图5 精煤产率的响应曲面Fig.5 Response surface for the yield of the concentrate
图6 浮选完善指标的响应曲面Fig.6 Response surface for the flotation efficiency index
从图5(a)可以看出,随着捕收剂用量的增加,精煤产率上升;随着捕收剂中极性组分占比的增加,精煤产率总体呈先上升后下降的趋势。在捕收剂用量分别为500、750、1 000、1 250、1 500 g/t时,精煤产率取得极大值时的极性组分占比分别为50.74%、48.67%、47.27%、44.92%、42.29%,说明在低药量的情况下,较高的极性组分占比有利于药剂与煤粒表面水化膜键合,在低阶煤表面形成连续油膜增强疏水性,但随着捕收剂用量的增加,过量的极性药剂会在煤粒表面形成反向吸附层,使已经疏水的煤粒表面重新变得亲水[20]。油膜在煤粒表面的铺展程度影响着煤粒的疏水性(可浮性),因此存在最佳的极性/非极性药剂比例。
从图5(b)可以看出,随着起泡剂用量的增加,精煤产率呈先上升后下降的趋势。在捕收剂极性组分占比分别为25.0%、37.5%、50.0%、62.5%、75.0%时,精煤产率取得极大值时的起泡剂用量分别为510.22、515.41、516.19、516.91、520.78 g/t。当捕收剂中含较高极性组分时,可能会导致异极性起泡剂分子与极性药剂结合,从而使所需起泡剂的用量升高。

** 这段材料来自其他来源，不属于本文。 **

===== src/rtl/inventory_ctrl.sv =====
// Tag-side Gen2 inventory sequencer: tag state, slot/Q ownership and reply scheduling.
// Optional sensor commands (Trans/SampleSensor/ReadSensor) are enabled by defining SENSOR_CMDS_EN.
module inventory_ctrl #(
    parameter logic [15:0] SEED   = 16'hACE1,
    parameter int unsigned SLOT_W = 15
) (
    input  logic              bitclk,
    input  logic              reset_n,
    input  logic [11:0]       cmd_in,
    input  logic              packet_complete,
    input  logic              crc_ok,
    input  logic [3:0]        q_in,
    input  logic              qadj_up,
    input  logic              qadj_dn,
    input  logic              rn_match,
    input  logic              tx_done,
    output logic [2:0]        state,
    output logic              tx_start,
    output logic [2:0]        tx_type,
    output logic              tx_busy,
    output logic [SLOT_W-1:0] slot,
    output logic [3:0]        q
);

    typedef enum logic [2:0] {
        ST_READY        = 3'd0,
        ST_ARBITRATE    = 3'd1,
        ST_REPLY        = 3'd2,
        ST_ACKNOWLEDGED = 3'd3,
        ST_OPEN         = 3'd4
    } state_t;

    typedef enum logic [2:0] {
        TX_RN16   = 3'd0,
        TX_EPC    = 3'd1,
        TX_HANDLE = 3'd2,
        TX_DATA   = 3'd3,
        TX_SENSOR = 3'd4
    } tx_t;

`ifdef SENSOR_CMDS_EN
    localparam logic [11:0] LEGAL_CMDS = 12'hFFF;
`else
    localparam logic [11:0] LEGAL_CMDS = 12'h1FF;
`endif

    state_t            state_q, state_d;
    tx_t               tx_type_q, tx_type_d, launch_type;
    logic [SLOT_W-1:0] slot_q, slot_d, draw;
    logic [3:0]        q_q, q_d, q_adj, q_draw;
    logic              tx_start_q, tx_start_d;
    logic              tx_busy_q, tx_busy_d;
    logic              launch;
    logic [15:0]       lfsr_q;
    logic              pc_q;
    logic [14:0]       draw_mask;
    logic              cmd_valid, crc_exempt, accept;

    assign cmd_valid  = (cmd_in != '0) && ((cmd_in & (cmd_in - 12'd1)) == '0)
                        && ((cmd_in & ~LEGAL_CMDS) == '0);
    assign crc_exempt = cmd_in[0] | cmd_in[2] | cmd_in[3];
    assign accept     = packet_complete & ~pc_q & cmd_valid & (crc_ok | crc_exempt) & ~tx_busy_q;

    always_comb begin
        q_adj = q_q;
        if (qadj_up && !qadj_dn && q_q != 4'hF)
            q_adj = q_q + 4'd1;
        else if (qadj_dn && !qadj_up && q_q != 4'h0)
            q_adj = q_q - 4'd1;
    end

    // Draw uses the post-update Q; a shift of 15 yields 0 so the mask becomes all ones.
    assign q_draw    = cmd_in[2] ? q_in : q_adj;
    assign draw_mask = (15'd1 << q_draw) - 15'd1;
    assign draw      = SLOT_W'(lfsr_q[14:0] & draw_mask);

    always_ff @(posedge bitclk or negedge reset_n) begin
        if (!reset_n) begin
            state_q    <= ST_READY;
            slot_q     <= '0;
            q_q        <= '0;
            tx_start_q <= 1'b0;
            tx_type_q  <= TX_RN16;
            tx_busy_q  <= 1'b0;
            lfsr_q     <= SEED;
            pc_q       <= 1'b0;
        end else begin
            state_q    <= state_d;
            slot_q     <= slot_d;
            q_q        <= q_d;
            tx_start_q <= tx_start_d;
            tx_type_q  <= tx_type_d;
            tx_busy_q  <= tx_busy_d;
            lfsr_q     <= {lfsr_q[14:0], lfsr_q[15] ^ lfsr_q[13] ^ lfsr_q[12] ^ lfsr_q[10]};
            pc_q       <= packet_complete;
        end
    end

    always_comb begin
        state_d     = state_q;
        slot_d      = slot_q;
        q_d         = q_q;
        tx_start_d  = 1'b0;
        tx_type_d   = tx_type_q;
        tx_busy_d   = tx_busy_q & ~tx_done;
        launch      = 1'b0;
        launch_type = TX_RN16;

        if (accept) begin
            if (cmd_in[2] || cmd_in[3]) begin
                if (cmd_in[2] || state_q == ST_ARBITRATE || state_q == ST_REPLY) begin
                    q_d    = q_draw;
                    slot_d = draw;
                    if (draw == '0) begin
                        state_d = ST_REPLY;
                        launch  = 1'b1;
                    end else begin
                        state_d = ST_ARBITRATE;
                    end
                end
            end else if (cmd_in[0]) begin
                case (state_q)
                    ST_ARBITRATE: begin
                        // Slot saturates at zero; reaching or sitting at zero both reply.
                        if (slot_q > SLOT_W'(1)) begin
                            slot_d = slot_q - SLOT_W'(1);
                        end else begin
                            slot_d  = '0;
                            state_d = ST_REPLY;
                            launch  = 1'b1;
                        end
                    end
                    ST_REPLY: begin
                        state_d = ST_ARBITRATE;
                        slot_d  = '1;
                    end
                    ST_ACKNOWLEDGED, ST_OPEN: state_d = ST_READY;
                    default: ;
                endcase
            end else if (cmd_in[1]) begin
                if (rn_match && (state_q == ST_REPLY || state_q == ST_ACKNOWLEDGED
                                 || state_q == ST_OPEN)) begin
                    if (state_q != ST_OPEN)
                        state_d = ST_ACKNOWLEDGED;
                    launch      = 1'b1;
                    launch_type = TX_EPC;
                end else if (state_q == ST_REPLY || state_q == ST_ACKNOWLEDGED) begin
                    state_d = ST_ARBITRATE;
                end
            end else if (cmd_in[4]) begin
                state_d = ST_READY;
                slot_d  = '0;
            end else if (cmd_in[5]) begin
                if (state_q != ST_READY)
                    state_d = ST_ARBITRATE;
            end else if (cmd_in[6]) begin
                if (rn_match && state_q == ST_ACKNOWLEDGED) begin
                    state_d     = ST_OPEN;
                    launch      = 1'b1;
                    launch_type = TX_HANDLE;
                end else if (rn_match && state_q == ST_OPEN) begin
                    launch      = 1'b1;
                    launch_type = TX_RN16;
                end
            end else if (cmd_in[7] || cmd_in[8]) begin
                if (rn_match && state_q == ST_OPEN) begin
                    launch      = 1'b1;
                    launch_type = TX_DATA;
                end
`ifdef SENSOR_CMDS_EN
            end else if (cmd_in[9] || cmd_in[10] || cmd_in[11]) begin
                if (rn_match && state_q == ST_OPEN) begin
                    launch      = 1'b1;
                    launch_type = TX_SENSOR;
                end
`endif
            end
        end

        if (launch) begin
            tx_start_d = 1'b1;
            tx_type_d  = launch_type;
            tx_busy_d  = 1'b1;
        end
    end

    assign state    = state_q;
    assign tx_start = tx_start_q;
    assign tx_type  = tx_type_q;
    assign tx_busy  = tx_busy_q;
    assign slot     = slot_q;
    assign q        = q_q;

endmodule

从如图5(c)可以看出,沿X2(捕收剂用量)轴方向的等高线稀疏,而沿X3(起泡剂用量)轴方向的等高线密集,可以看出精煤产率受起泡剂用量的影响极其显著,这与方差分析结果对应。在捕收剂与煤粒表面接触后,载矿气泡的数量是影响煤粒上浮的重要因素,充分的起泡剂用量能显著增加精煤产率,但起泡剂用量过高会导致起泡剂分子在煤粒表面疏水油膜反向吸附,从而导致精煤产率的下降[20]。因此,可以采取降低油比的措施,在保证精煤产率的前提下降低药耗。
从图6(a)可以看出,在捕收剂用量分别为500、750、1 000、1 250、1 500 g/t时,浮选完善指标取得极大值时的极性组分占比分别为53.46%、49.61%、45.86%、42.95%、39.57%,极性组分占比的左移意味着极性药剂在一定程度上会导致脉石矿物的上浮,捕收剂中极性组分的增加会导致浮选完善程度的降低。

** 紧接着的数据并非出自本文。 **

`src/rtl/ctx_reg_bank_if.sv`:
```
`default_nettype none
// ============================================================================
//  Module   : ctx_reg_bank_if
//  Purpose  : Bus bundle between the control FSM (master) and the context
//             register bank (slave): write port, stack controls and status.
//  Revision : 1.0  initial release
// ============================================================================
interface ctx_reg_bank_if #(
   parameter int WIDTH    = 32,
   parameter int CHANNELS = 3,
   parameter int DEPTH    = 4
);
   localparam int CW = $clog2(DEPTH + 1);

   logic [CHANNELS-1:0]       wr_en;
   logic [CHANNELS*WIDTH-1:0] d_in;
   logic [CHANNELS*WIDTH-1:0] q_out;
   logic                      save;
   logic                      restore;
   logic                      err_clr;
   logic [CW-1:0]             depth_cnt;
   logic                      stack_full;
   logic                      stack_empty;
   logic                      ovf_err;
   logic                      unf_err;

   modport master (
      output wr_en, d_in, save, restore, err_clr,
      input  q_out, depth_cnt, stack_full, stack_empty, ovf_err, unf_err
   );

   modport slave (
      input  wr_en, d_in, save, restore, err_clr,
      output q_out, depth_cnt, stack_full, stack_empty, ovf_err, unf_err
   );
endinterface
`default_nettype wire

```
`src/rtl/ctx_reg_bank.sv`:
```
`default_nettype none
// ============================================================================
//  Module   : ctx_reg_bank
//  Purpose  : CHANNELS independent WIDTH-bit architectural registers with
//             per-channel write enables and a DEPTH-entry LIFO shadow stack
//             that snapshots/restores every channel at once.
//             All state updates on the falling edge of Clk.
//  Revision : 1.0  initial release
// ============================================================================
module ctx_reg_bank #(
   parameter int               WIDTH     = 32,
   parameter int               CHANNELS  = 3,
   parameter int               DEPTH     = 4,
   parameter logic [WIDTH-1:0] RESET_VAL = '0
) (
   input  logic          Clk,
   input  logic          Rst,
   ctx_reg_bank_if.slave bus
);
   localparam int            CW          = $clog2(DEPTH + 1);
   // Stack index width; a single-entry stack still needs one address bit.
   localparam int            AW          = (DEPTH > 1) ? $clog2(DEPTH) : 1;
   localparam logic [CW-1:0] C_DEPTH_MAX = CW'(DEPTH);
   localparam logic [CW-1:0] C_ONE       = CW'(1);

   logic [CHANNELS*WIDTH-1:0] regs_q, regs_d;
   logic [CHANNELS*WIDTH-1:0] stack_q [DEPTH];
   logic [CW-1:0]             depth_q, depth_d;
   logic                      ovf_q, ovf_d;
   logic                      unf_q, unf_d;

   logic                      w_full, w_empty;
   logic                      w_save_op, w_restore_op;
   logic                      w_push, w_pop;
   logic [AW-1:0]             w_push_idx, w_pop_idx;

   assign w_full       = (depth_q == C_DEPTH_MAX);
   assign w_empty      = (depth_q == '0);
   // save and restore together cancel out: no stack operation, no error.
   assign w_save_op    = bus.save & ~bus.restore;
   assign w_restore_op = bus.restore & ~bus.save;
   assign w_push       = w_save_op & ~w_full;
   assign w_pop        = w_restore_op & ~w_empty;
   // Push index is only used while not full, so depth_q < DEPTH fits AW bits.
   assign w_push_idx   = AW'(depth_q);
   assign w_pop_idx    = AW'(depth_q - C_ONE);

   // Next-state: a valid pop overrides writes; otherwise per-channel writes apply.
   always_comb begin
      regs_d  = regs_q;
      depth_d = depth_q;
      ovf_d   = ovf_q & ~bus.err_clr;
      unf_d   = unf_q & ~bus.err_clr;
      if (w_pop) begin
         regs_d  = stack_q[w_pop_idx];
         depth_d = depth_q - C_ONE;
      end else begin
         for (int k = 0; k < CHANNELS; k++) begin
            if (bus.wr_en[k]) begin
               regs_d[k*WIDTH +: WIDTH] = bus.d_in[k*WIDTH +: WIDTH];
            end
         end
         if (w_push) begin
            depth_d = depth_q + C_ONE;
         end
      end
      // A fresh error beats a simultaneous clear.
      if (w_save_op && w_full) begin
         ovf_d = 1'b1;
      end
      if (w_restore_op && w_empty) begin
         unf_d = 1'b1;
      end
   end

   // Architectural registers, depth counter and sticky flags.
   always_ff @(negedge Clk) begin
      if (Rst) begin
         regs_q  <= {CHANNELS{RESET_VAL}};
         depth_q <= '0;
         ovf_q   <= 1'b0;
         unf_q   <= 1'b0;
      end else begin
         regs_q  <= regs_d;
         depth_q <= depth_d;
         ovf_q   <= ovf_d;
         unf_q   <= unf_d;
      end
   end

   // Shadow stack storage captures pre-edge register contents; never reset.
   always_ff @(negedge Clk) begin
      if (!Rst && w_push) begin
         stack_q[w_push_idx] <= regs_q;
      end
   end

   assign bus.q_out       = regs_q;
   assign bus.depth_cnt   = depth_q;
   assign bus.stack_full  = w_full;
   assign bus.stack_empty = w_empty;
   assign bus.ovf_err     = ovf_q;
   assign bus.unf_err     = unf_q;
endmodule
`default_nettype wire

```
`src/flat_wrapper.sv`:
```
// flat-port wrapper written by rule: the top's interface ports become plain ports
module ctx_reg_bank_flat 
#(
   parameter int               WIDTH     = 32,
   parameter int               CHANNELS  = 3,
   parameter int               DEPTH     = 4,
   parameter logic [WIDTH-1:0] RESET_VAL = '0
)
  (Clk, Rst, bus_wr_en, bus_d_in, bus_save, bus_restore, bus_err_clr, bus_q_out, bus_depth_cnt, bus_stack_full, bus_stack_empty, bus_ovf_err, bus_unf_err);
  ctx_reg_bank_if #(.WIDTH(WIDTH), .CHANNELS(CHANNELS), .DEPTH(DEPTH)) bus_i ();
  input  logic Clk;
  input  logic Rst;
  input wire logic [$bits(bus_i.wr_en)-1:0] bus_wr_en;
  input wire logic [$bits(bus_i.d_in)-1:0] bus_d_in;
  input wire logic [$bits(bus_i.save)-1:0] bus_save;
  input wire logic [$bits(bus_i.restore)-1:0] bus_restore;
  input wire logic [$bits(bus_i.err_clr)-1:0] bus_err_clr;
  output wire logic [$bits(bus_i.q_out)-1:0] bus_q_out;
  output wire logic [$bits(bus_i.depth_cnt)-1:0] bus_depth_cnt;
  output wire logic [$bits(bus_i.stack_full)-1:0] bus_stack_full;
  output wire logic [$bits(bus_i.stack_empty)-1:0] bus_stack_empty;
  output wire logic [$bits(bus_i.ovf_err)-1:0] bus_ovf_err;
  output wire logic [$bits(bus_i.unf_err)-1:0] bus_unf_err;
  assign bus_i.wr_en = bus_wr_en;
  assign bus_i.d_in = bus_d_in;
  assign bus_i.save = bus_save;
  assign bus_i.restore = bus_restore;
  assign bus_i.err_clr = bus_err_clr;
  assign bus_q_out = bus_i.q_out;
  assign bus_depth_cnt = bus_i.depth_cnt;
  assign bus_stack_full = bus_i.stack_full;
  assign bus_stack_empty = bus_i.stack_empty;
  assign bus_ovf_err = bus_i.ovf_err;
  assign bus_unf_err = bus_i.unf_err;
  ctx_reg_bank #(.WIDTH(WIDTH), .CHANNELS(CHANNELS), .DEPTH(DEPTH), .RESET_VAL(RESET_VAL)) u_core (.Clk(Clk), .Rst(Rst), .bus(bus_i));
endmodule
```
`config.mk`:
```
export PLATFORM = sky130hd
export DESIGN_NAME = ctx_reg_bank_flat
export DESIGN_NICKNAME = d
export VERILOG_FILES = /design/src/rtl/ctx_reg_bank_if.sv /design/src/rtl/ctx_reg_bank.sv /design/src/flat_wrapper.sv
export SDC_FILE = /design/constraint.sdc
export NUM_CORES = 1
export LEC_CHECK = 0
export BUFFER_PORTS_ARGS = -buffer_cell sky130_fd_sc_hd__buf_2
export CAP_MARGIN = 20
export CORE_ASPECT_RATIO = 0.8
export CORE_MARGIN = 10
export CORE_UTILIZATION = 28
export DETAILED_ROUTE_END_ITERATION = 10
export GPL_TIMING_DRIVEN = 0
export PLACE_DENSITY = 0.47
export SETUP_SLACK_MARGIN = 0.2
export SYNTH_ARGS = -nofsm -noshare
export SYNTH_HDL_FRONTEND = slang
export SYNTH_SLANG_ARGS = --single-unit
```
`constraint.sdc`:
```
create_clock -name Clk -period 13.1 [get_ports Clk]
set_input_delay 2.62 -clock Clk [delete_from_list [all_inputs] [get_ports Clk]]
set_output_delay 2.62 -clock Clk [all_outputs]
set_load 0.05 [all_outputs]
```
Yosys cells after proc, flatten, opt, wreduce, memory -nomap -nowiden
Memory sizes are Yosys's and may differ from the RTL's.
Index checks and enable logic that the tools add are counted.
W data, S select, Z words.
{ "totals": {"reg_bits": 101, "mem_bits_rw": 384, "input_bits": 104, "output_inout_bits": 103, "mem_count": 1} }
{ "op_classes": {"add_sub_neg": 2, "n_eq_ne": 1, "muxes": 10, "bitwise_logic": 11, "n_reduce_logical": 9} }
{ "mem_list": {"columns": ["name", "words", "width", "read_ports", "rd_ports_with_merged_regs", "wr", "line_no", "source"], "rows": [
  ["u_core.stack_q", 4, 96, 1, 0, 1, "ctx_reg_bank.sv:27", "logic [CHANNELS*WIDTH-1:0] stack_q [DEPTH];"]
]} }
{ "op_table": {"columns": ["op", "count"], "rows": [
  ["$mux W32", 3],
  ["$mux W96", 1],
  ["$reduce_bool A2 Y1", 4],
  ["$and A1 B1 Y1", 6],
  ["$mux W3", 2],
  ["$not A1 Y1", 5],
  ["$mux W1", 4],
  ["$add A3 B1 Y3 const B", 1],
  ["$eq A3 B3 Y1 const B", 1],
  ["$logic_and A1 B1 Y1", 3],
  ["$logic_not A3 Y1", 1],
  ["$sub A3 B1 Y3 const B", 1],
  ["$logic_not A1 Y1", 1]
]} }

Longest topological paths before layout
{ "logic_depth": {"ltp_word": 6, "depth_mapped": 11} }

==> out/qor.txt <==
Critical Path RT = 10.48 ns
most frequent cell after synthesis = edfxtp_1
Clock Pin Slew Worst Setup and Hold Paths = 0.03 ns
postcts setup bufs = 0
crit path max fanout = 10
synth cell count leaders = 384 x edfxtp_1, 101 x dfxtp_1, 97 x nor2_1
vias in the first global route = 14000
CP endpoint kind = primary output
outcome = completed
Rows = 84
Max stage delay on crit path = 0.44 ns
antenna violation net count after detailed routing = 0
Yosys reg bits = 485
Mapped Cells = 972
cells resized by post-CTS repair = 0
CTS root buf = clkbuf_16
actual slew at the worst max-slew pin = 1.06 ns
Main synth FF type = edfxtp_1
Peak VDD IR = 0.0000855 V
largest net degree at the start of global routing = 50
Clock Latency Late Sink = 0.64 ns
Yosys top cell area share = 62.4%
Remaining DRCs = 0
setup_tns = 0 ns
die height = 250 um
RSZ-0062 raised after global routing = false
Via density = 4.49
top cells by area, synth = edfxtp_1 62%, mux4_2 11%, dfxtp_1 11%
static leakage = 10.6 nW
Syn Nets = 1082
reg2reg start = u_core.bus.depth_cnt[0]
multi-input combinational cell area = 4500 sq um
number of buffers inserted by port buffering = 202
number of enable flip-flop cells after synthesis = 384
first element of the critical path = u_core.bus.depth_cnt[0]
final setup vio count = 0
Top Ports = 207
Fin. Hold Viols = 0
drt total wl = 49300 um
Num Clock Sinks = 485
Buffers & Inverters on Critical Path = 5
nets = 1832
crit path cell chain = buf_6 -> buf_12 -> buf_12 -> inv_1 -> ha_1 -> ha_1 -> buf_2
hold path startpoint = u_core.bus.unf_err
Hold/Removal Path Class = flop to flop
Area Growth Syn to Fin = 31.7%
Overall Power = 0.00447 W
Fillers = 6525
PD cells = 184 nW/um^2
Fin Hold WS = 0.473 ns
fin util = 37.1%
H-Tree Depth = 2
core area = 65600 sq um
first drt pass iteration count = 4
post-synth design cell area = 18500 sq um
Post-Place Cells = 2042
GRT Total Usage = 12.9%
Die W = 307 um
Final Slew Violations = 0
maxcap violations = 0
share of post-route cells with drive strength above 1 = 25.2%
Crit Path Class = flop to primary output
crit start category = flop
total die area = 76700 sq um
syn_area_per_cell = 19.0 sq um
first-pass GRT wire length = 76900 um
Yosys warnings = 0
ys async rst share = 0%
Critical Path AT = 9.03 ns
Via Count = 11800
gpl congestion = 0.705
Post-CTS Hold Buffers = 0
initial antenna violation count = 2
FF/Latch Area = 13600 sq um
CTS tree = built
Netlist cell types = 29
headroom to the max-slew limit = 29.7%
starting DRC count in detailed routing = 457
CP delay by family, top = buffers and inverters
Synth area leader = edfxtp_1
Post-Layout Cell Count = 2625
HPWL Detailed = 29500 um
clk_skew = 0.0226 ns
TritonCTS Buffers = 54
GRT overflow = 0
detailed-route wire length per cell = 18.8 um
clk buf depth = 3
Seq/Total Area, Yosys = 73.4%
cell at the slowest stage of the critical path = dfxtp_1
Starting Density = 28.2%
path summary, 6_finish.rpt:
check,end,slack (ns),depth (start not counted)
setup / recovery,bus_stack_empty,1.45,7
hold / removal,u_core.bus.unf_err,0.47,2
hold reg to reg,u_core.bus.unf_err,0.47,2
setup reg to reg,u_core.stack_q[3][52],9.67,10
routing by layer:
layer	track usage [%]	part of all wire, %
met4	6.55	1.8
met1	14.7	43
met2	20.5	50
met5	0	0
met3	5.61	5.9
state kept, by name, indices dropped and copies added (netlist names):
register / flops
u_core.bus.depth_cnt: 3
u_core.bus.ovf_err: 1
u_core.bus.q_out: 96
u_core.bus.unf_err: 1
u_core.stack_q: 384
layout make-up:
| class | instances | area share, % |
|---|---|---|
| Clock inverter | 526 | 8.73 |
| Antenna cell | 1 | 0.0103 |
| Sequential cell | 485 | 55.7 |
| Multi-Input combinational cell | 416 | 18.5 |
| Tap cell | 860 | 4.42 |
| Buffer | 66 | 1.70 |
| Timing Repair Buffer | 210 | 5.01 |
| Inverter | 4 | 0.0617 |
| Clock buffer | 57 | 5.86 |
power by group:
group	switching (W)	leakage, nW	total, W	internal, W
clock	0.000985	3.47	0.00204	0.00106
sequential	0.0000613	4.37	0.00183	0.00176
combinational	0.000373	2.72	0.000600	0.000227
stage by stage:
step           setup slack, ns  area, sq um
2_1_floorplan            0.695        18500
3_3_place_gp             -2.12        20600
3_5_place_dp              1.52        20800
4_1_cts                   1.36        24300
5_1_grt                   1.27        24300
6_report                  1.45        24300
cells by family (layout without fill, tap and decap cells):
logic type | after synthesis | count (layout) | synth area share [%]
AO/OA/AOI/OAI | 103 | 103 | 4.31
buffers and inverters | 71 | 863 | 2.34
multiplexers | 192 | 192 | 17.0
other | 0 | 1 | 0
AND/OR/NAND/NOR | 114 | 114 | 2.53
adder cells (fa/ha/maj) | 6 | 6 | 0.406
flip-flops | 485 | 485 | 73.4
XOR/XNOR | 1 | 1 | 0.0474
worst register-to-register path: cells and delay by family (launching register included):
kind / cells / cell delay (ns)
and+or+nand+nor: 4 / 1.26
buffers and inverters: 5 / 1.10
DFF: 1 / 0.44
adders and majority gates: 1 / 0.21
cell usage in the layout, fill, tap and decap left out, drive strengths merged, types with 4 or more instances in the layout:
cell type | netlist | routed
a211oi | 98 | 98
and2 | 4 | 4
buf | 50 | 260
bufinv | 0 | 4
clkbuf | 16 | 73
clkinvlp | 0 | 12
dfxtp | 101 | 101
edfxtp | 384 | 384
ha | 6 | 6
inv | 5 | 511
mux2i | 96 | 96
mux4 | 96 | 96
nor2 | 99 | 99
No activity file was read; power rests on OpenSTA's default activity.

从图6(b)可以看出,随着起泡剂用量的增加,浮选完善指标呈先上升后下降的趋势;随着捕收剂极性组分的增加,浮选完善指标同样呈先上升后下降的趋势,捕收剂中极性药剂分子与起泡剂异极性分子在实际浮选过程中有交互作用,通过响应曲面可获得最佳浮选效果下对应的捕收剂极性组分占比及起泡剂用量。
从如图6(c)可以看出,等高线形状为偏心率很大的椭圆,说明X2、X3的交互作用很强,这与方差分析结果对应。在低起泡剂用量下(200 g/t),浮选完善指标受捕收剂用量影响较大,而在高起泡剂用量下(600 g/t),浮选完善指标受捕收剂用量影响变小,说明浮选完善程度受捕收剂与起泡剂用量协同影响,捕收剂与起泡剂间存在交互作用。起泡剂(仲辛醇)的用量适量增加时,其极性基可覆盖煤粒部分亲水表面[20],与捕收剂中极性组分1030在煤粒亲水表面形成长短烃链协同吸附,在低捕收剂用量的情况下,协同效果更为显著。因此可以在较高起泡剂用量条件下,适当降低捕收剂用量,在低药耗下可以达到较高的浮选效率。
2.4 浮选药剂条件优化
根据试验结果和所拟合二次模型,利用Design-Expert 13对试验条件进行优化。以响应值精煤产率Y1和浮选完善指标Y2获得最佳值,各因素取值的最优方案见表6方案1,理论上在捕收剂中极性组分占比为42.88%、捕收剂用量为1 500.00 g/t,起泡剂用量为501.87 g/t时,精煤产率可达92.03%,浮选完善指标可达58.25%。考虑到低阶煤浮选的经济性,结合上文所得结论:采取降低油比的措施,在保证精煤产率的前提下降低药耗。因此,分别将捕收剂用量降低至1 000、750 g/t,其他两个因素仍在表2的范围内设置,得到捕收剂减量后的优化方案,见表6方案2、方案3,结果表明,捕收剂用量分别减少33.33%、50%,其他两个因素通过优化取得最佳值,理论精煤产率仅降低7.19、12.78百分点,理论浮选完善指标分别降低3.59、6.01百分点。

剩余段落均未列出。